*** Opening Excerpted data ***

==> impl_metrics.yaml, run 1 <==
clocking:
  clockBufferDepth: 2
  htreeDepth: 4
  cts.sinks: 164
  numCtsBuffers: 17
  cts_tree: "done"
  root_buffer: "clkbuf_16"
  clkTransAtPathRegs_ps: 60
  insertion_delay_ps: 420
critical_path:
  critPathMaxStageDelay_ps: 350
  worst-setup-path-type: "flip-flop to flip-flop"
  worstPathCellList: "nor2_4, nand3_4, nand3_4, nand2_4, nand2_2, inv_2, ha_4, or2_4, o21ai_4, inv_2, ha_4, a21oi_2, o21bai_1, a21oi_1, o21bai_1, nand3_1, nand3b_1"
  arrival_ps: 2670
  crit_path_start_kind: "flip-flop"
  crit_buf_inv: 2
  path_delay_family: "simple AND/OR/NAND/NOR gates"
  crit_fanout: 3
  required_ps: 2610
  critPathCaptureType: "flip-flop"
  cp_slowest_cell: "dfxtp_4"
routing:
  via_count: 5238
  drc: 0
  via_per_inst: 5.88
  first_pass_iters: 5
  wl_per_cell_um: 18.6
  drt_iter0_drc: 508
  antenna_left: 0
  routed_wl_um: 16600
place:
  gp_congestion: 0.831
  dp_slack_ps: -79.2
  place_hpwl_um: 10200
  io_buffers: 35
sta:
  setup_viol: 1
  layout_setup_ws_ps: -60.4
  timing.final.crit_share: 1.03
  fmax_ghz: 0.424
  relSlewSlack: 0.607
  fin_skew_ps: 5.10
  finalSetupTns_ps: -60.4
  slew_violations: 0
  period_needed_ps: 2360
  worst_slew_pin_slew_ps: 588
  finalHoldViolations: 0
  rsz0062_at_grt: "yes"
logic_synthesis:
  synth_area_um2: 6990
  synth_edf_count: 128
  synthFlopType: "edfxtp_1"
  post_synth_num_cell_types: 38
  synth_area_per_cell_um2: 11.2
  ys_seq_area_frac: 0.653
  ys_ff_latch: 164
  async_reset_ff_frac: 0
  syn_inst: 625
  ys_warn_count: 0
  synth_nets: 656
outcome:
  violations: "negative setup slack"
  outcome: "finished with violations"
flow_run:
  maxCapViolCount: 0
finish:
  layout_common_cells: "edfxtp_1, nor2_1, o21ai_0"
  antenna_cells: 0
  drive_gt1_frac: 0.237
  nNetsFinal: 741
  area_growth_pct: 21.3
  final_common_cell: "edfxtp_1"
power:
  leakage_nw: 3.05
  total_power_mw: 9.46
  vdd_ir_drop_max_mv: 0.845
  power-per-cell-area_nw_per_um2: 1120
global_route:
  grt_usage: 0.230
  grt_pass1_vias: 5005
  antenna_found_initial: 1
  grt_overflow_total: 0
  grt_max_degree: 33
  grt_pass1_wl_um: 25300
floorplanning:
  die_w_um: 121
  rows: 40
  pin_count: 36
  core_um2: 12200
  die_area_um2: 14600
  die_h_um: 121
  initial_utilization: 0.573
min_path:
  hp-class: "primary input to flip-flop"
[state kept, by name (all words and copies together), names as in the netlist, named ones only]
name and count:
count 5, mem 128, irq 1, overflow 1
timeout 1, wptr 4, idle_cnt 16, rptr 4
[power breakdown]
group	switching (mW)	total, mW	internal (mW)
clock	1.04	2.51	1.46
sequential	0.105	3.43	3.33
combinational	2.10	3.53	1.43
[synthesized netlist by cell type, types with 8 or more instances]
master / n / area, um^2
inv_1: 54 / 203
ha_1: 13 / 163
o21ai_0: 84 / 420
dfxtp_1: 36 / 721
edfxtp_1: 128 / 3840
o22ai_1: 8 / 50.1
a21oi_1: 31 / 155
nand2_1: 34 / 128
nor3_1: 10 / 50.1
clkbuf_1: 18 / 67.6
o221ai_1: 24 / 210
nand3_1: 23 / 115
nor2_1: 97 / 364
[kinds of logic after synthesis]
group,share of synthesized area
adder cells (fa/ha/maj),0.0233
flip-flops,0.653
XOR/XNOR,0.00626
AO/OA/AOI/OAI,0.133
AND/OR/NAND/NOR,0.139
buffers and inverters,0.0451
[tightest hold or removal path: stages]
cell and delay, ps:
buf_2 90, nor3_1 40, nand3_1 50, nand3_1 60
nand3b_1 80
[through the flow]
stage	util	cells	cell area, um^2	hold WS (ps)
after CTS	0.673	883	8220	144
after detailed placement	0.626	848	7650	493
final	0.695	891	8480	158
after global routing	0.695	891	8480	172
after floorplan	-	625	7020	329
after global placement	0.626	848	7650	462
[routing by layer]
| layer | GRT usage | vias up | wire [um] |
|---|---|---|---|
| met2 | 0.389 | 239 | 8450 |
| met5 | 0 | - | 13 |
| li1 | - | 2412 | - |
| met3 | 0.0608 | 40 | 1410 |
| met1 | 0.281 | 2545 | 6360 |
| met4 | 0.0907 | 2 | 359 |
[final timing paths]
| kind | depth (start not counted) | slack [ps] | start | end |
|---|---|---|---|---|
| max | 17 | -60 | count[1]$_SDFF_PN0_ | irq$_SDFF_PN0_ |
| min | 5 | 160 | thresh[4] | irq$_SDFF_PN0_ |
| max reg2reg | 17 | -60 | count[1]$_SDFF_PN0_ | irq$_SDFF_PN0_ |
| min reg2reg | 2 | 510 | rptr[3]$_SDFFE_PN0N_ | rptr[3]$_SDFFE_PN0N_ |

*** Closing Excerpted data ***

» **Task**
For the entries above, please state how many lines contain the string "rptr"; give the number and nothing else.

» **Written response**
2